Intuitively it is clear that the root is \(x=0\). However, Newton’s method will not find this root. For this example eq. (6.4) becomes
\(\seteqnumber{0}{6.}{6}\)
\begin{equation*} x_{n+1}=x_{n}-\frac {\sqrt [3]{x}}{\frac {1}{3}x^{-\frac {2}{3}}}=x_{n}-3x_{n}=-2x_{n}. \end{equation*}

This already tells us that instead of converging to \(x=0\), Newton’s method will diverge with \(x_{1}=-2\), \(x_{2}=4\), \(x_{3}=-8\), \(x_{4}=16\), …. This is the opposite of what we want. Fortunately, it became obvious quite quickly that the method was not working and we did not have to waste much time before discovering that we needed to used a different model.

Exercise 6.4. Write a computer program to implement Newton’s method and use it to find the roots in the examples above, where Newton’s method works.

Secant method

A variant of Newton’s method is the Secant method, where we start with two estimates of the root, \(x_{0}\) and \(x_{1}\) and estimate the derivative as being the Newton quotient

\begin{equation*} Q(x_{0},x_{1})=\frac {f(x_{1})-f(x_{1})}{x_{1}-x_{0}}, \end{equation*}

so that

\begin{equation*} x_{2}=x_{1}-\frac {f(x_{1})}{Q(x_{0},x_{1})}=x_{1}-\frac {f(x_{1})}{\frac {f(x_{1})-f(x_{1})}{x_{1}-x_{0}}}. \end{equation*}

This means that the iteration scheme is given by

\begin{equation} x_{n+1}=x_{n}-\frac {f(x_{n})}{Q(x_{n-1},x_{n})}=x_{n}-\frac {f(x_{n})}{\frac {f(x_{n})-f(x_{n-1})}{x_{n}-x_{n-1}}} \label {eq: secant method} \end{equation}

Geometrically, the secant method can also be viewed as constructing a line nearby our function and moving to the point where this line cuts the \(x\)-axis. However, this line is no longer a tangent line, but is a secant.

Example 6.5. For
\(\seteqnumber{0}{6.}{7}\)
\begin{equation*} f(x)=x^{2}-10, \end{equation*}

and taking \(x_{0}=2\), \(x_{1}=3\) we find \(x_{2}\) using the secant method as follows:
\(\seteqnumber{0}{6.}{7}\)
\begin{align*} x_{2}&=x_{1}-\frac {f(x_{1})}{\frac {f(x_{1})-f(x_{0})}{x_{1}-x_{0}}}\\ &=3-\frac {-1}{\frac {-1-(-6)}{3-2}}\\ &=3+\frac {1}{7}\\ &=3.14286. \end{align*} This is an equation that we can solve directly by the rearrangement method since \(f(x)=0\) corresponds to \(x^{2}=10\) so the exact answers are \(x=-\sqrt {10}\simeq -3.16228\) and \(x=\sqrt {10}\simeq 3.16228\). We can see that \(x_{2}\) is already approaching this exact answer.

Convergence and errors

The absolute error of a numerical method is the difference between the true solution \(x\) and the approximate solution \(\xi \), \(\epsilon =\vert x-\xi \vert \). It can be hard to estimate the absolute error unless we already know the exact solution.

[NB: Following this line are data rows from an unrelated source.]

[src/rtl/btn_onehot_capture_pkg.sv]
// Shared types and helpers for the button capture front end of the 8-to-3 encoder.
// FSM state encoding and the one-hot test live here so the bench and RTL agree.
package btn_onehot_capture_pkg;

    localparam int BIT_DEFAULT = 8;

    typedef enum logic [1:0] {
        IDLE  = 2'd0,
        HELD  = 2'd1,
        MULTI = 2'd2
    } state_t;

    function automatic logic is_onehot(input logic [BIT_DEFAULT-1:0] v);
        return (v != '0) &&
               ((v & (v - {{(BIT_DEFAULT-1){1'b0}}, 1'b1})) == '0);
    endfunction

endpackage

[src/rtl/btn_debounce.sv]
// Per-bit 2-flop sync plus tick-sampled debounce; db changes only after DEB_SAMPLES equal samples.
// Latency btn->db is 2+(DEB_SAMPLES-1)*DEB_TICKS+1 .. 2+DEB_SAMPLES*DEB_TICKS cycles; no backpressure.
module btn_debounce
    import btn_onehot_capture_pkg::*;
#(
    parameter int BIT         = BIT_DEFAULT,
    parameter int DEB_TICKS   = 50000,
    parameter int DEB_SAMPLES = 4
) (
    input  logic           clk,
    input  logic           rst,
    input  logic [BIT-1:0] btn,
    output logic [BIT-1:0] db
);

    localparam int CW = (DEB_TICKS > 1) ? $clog2(DEB_TICKS) : 1;
    localparam logic [CW-1:0] TICK_LAST = CW'(DEB_TICKS - 1);

    logic [BIT-1:0]         r_s1;
    logic [BIT-1:0]         r_bs;
    logic [CW-1:0]          r_cnt;
    logic [BIT-1:0]         r_db;
    logic [DEB_SAMPLES-1:0] r_sh  [BIT];
    logic [DEB_SAMPLES-1:0] w_nxt [BIT];
    logic                   w_tick;

    assign w_tick = (r_cnt == TICK_LAST);

    // Decide on the window including the sample being shifted in this tick.
    always_comb begin
        for (int k = 0; k < BIT; k++) begin
            w_nxt[k] = {r_sh[k][DEB_SAMPLES-2:0], r_bs[k]};
        end
    end

    always_ff @(posedge clk or posedge rst) begin
        if (rst) begin
            r_s1  <= '0;
            r_bs  <= '0;
            r_cnt <= '0;
            r_db  <= '0;
            for (int k = 0; k < BIT; k++) begin
                r_sh[k] <= '0;
            end
        end else begin
            r_s1  <= btn;
            r_bs  <= r_s1;
            r_cnt <= w_tick ? '0 : r_cnt + 1'b1;
            if (w_tick) begin
                for (int k = 0; k < BIT; k++) begin
                    r_sh[k] <= w_nxt[k];
                    if (&w_nxt[k]) begin
                        r_db[k] <= 1'b1;
                    end else if (~|w_nxt[k]) begin
                        r_db[k] <= 1'b0;
                    end
                end
            end
        end
    end

    assign db = r_db;

endmodule

[src/rtl/btn_onehot_capture.sv]
// Debounced single-key capture feeding the encoder; onehot is only ever zero or one-hot.
// db->onehot/press latency 1 cycle; no backpressure, clr wins over a same-cycle latch.
module btn_onehot_capture
    import btn_onehot_capture_pkg::*;
#(
    parameter int BIT         = BIT_DEFAULT,
    parameter int DEB_TICKS   = 50000,
    parameter int DEB_SAMPLES = 4,
    parameter int LATCH       = 1
) (
    input  logic           clk,
    input  logic           rst,
    input  logic [BIT-1:0] btn,
    input  logic           clr,
    output logic [BIT-1:0] onehot,
    output logic           press,
    output logic           multi
);

    logic [BIT-1:0] w_db;
    state_t         r_state;
    logic [BIT-1:0] r_key;
    logic [BIT-1:0] r_onehot;
    logic           r_press;
    logic           r_multi;

    btn_debounce #(
        .BIT        (BIT),
        .DEB_TICKS  (DEB_TICKS),
        .DEB_SAMPLES(DEB_SAMPLES)
    ) u_debounce (
        .clk(clk),
        .rst(rst),
        .btn(btn),
        .db (w_db)
    );

    // r_key tracks the physically held key separately from onehot, so a key
    // cleared by clr is not re-latched while it stays down.
    always_ff @(posedge clk or posedge rst) begin
        if (rst) begin
            r_state  <= IDLE;
            r_key    <= '0;
            r_onehot <= '0;
            r_press  <= 1'b0;
            r_multi  <= 1'b0;
        end else begin
            r_press <= 1'b0;
            case (r_state)
                IDLE: begin
                    if (is_onehot(w_db)) begin
                        r_state <= HELD;
                        r_key   <= w_db;
                        if (!clr) begin
                            r_onehot <= w_db;
                            r_press  <= 1'b1;
                        end
                    end else if (w_db != '0) begin
                        r_state <= MULTI;
                        r_multi <= 1'b1;
                    end
                end
                HELD: begin
                    if (w_db == r_key) begin
                        r_state <= HELD;
                    end else if (w_db == '0) begin
                        r_state <= IDLE;
                        if (LATCH == 0) r_onehot <= '0;
                    end else if (is_onehot(w_db)) begin
                        r_key <= w_db;
                        if (!clr) begin
                            r_onehot <= w_db;
                            r_press  <= 1'b1;
                        end
                    end else begin
                        r_state <= MULTI;
                        r_multi <= 1'b1;
                        if (LATCH == 0) r_onehot <= '0;
                    end
                end
                MULTI: begin
                    if (w_db == '0) begin
                        r_state <= IDLE;
                        r_multi <= 1'b0;
                    end
                end
                default: begin
                    r_state <= IDLE;
                    r_multi <= 1'b0;
                end
            endcase
            if (clr) r_onehot <= '0;
        end
    end

    assign onehot = r_onehot;
    assign press  = r_press;
    assign multi  = r_multi;

endmodule

[config.mk]
export PLATFORM = sky130hd
export DESIGN_NAME = btn_onehot_capture
export DESIGN_NICKNAME = d
export VERILOG_FILES = /design/src/rtl/btn_onehot_capture_pkg.sv /design/src/rtl/btn_debounce.sv /design/src/rtl/btn_onehot_capture.sv
export SDC_FILE = /design/constraint.sdc
export NUM_CORES = 1
export LEC_CHECK = 0
export ABC_AREA = 1
export CORE_ASPECT_RATIO = 1.4
export CORE_UTILIZATION = 53
export CTS_BUF_LIST = sky130_fd_sc_hd__clkbuf_8 sky130_fd_sc_hd__clkbuf_16
export DETAILED_ROUTE_END_ITERATION = 8
export DONT_BUFFER_PORTS = 1
export GPL_ROUTABILITY_DRIVEN = 0
export GPL_TIMING_DRIVEN = 0
export PLACE_DENSITY = 0.66
export SYNTH_ARGS = -nofsm -noshare
export SYNTH_HDL_FRONTEND = slang
export SYNTH_HIERARCHICAL = 1
export SYNTH_SLANG_ARGS = --single-unit
[constraint.sdc]
create_clock -name clk -period 5.65 [get_ports clk]
set_input_delay 1.13 -clock clk [delete_from_list [all_inputs] [get_ports clk]]
set_output_delay 1.13 -clock clk [all_outputs]
set_load 0.01 [all_outputs]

We say that an iteration scheme converges when it subsequent iterations do not change the value of \(x_{n}\), at least to the accuracy that we are looking for. Not every method will converge for a given problem, We have already seen that Newton’s method does not converge for the cube root, \(\sqrt [3]{x}\). You will gain experience of which methods works best for which type of of problem. In this module, you will mainly be using Newton’s method so you need to remember that it can fail.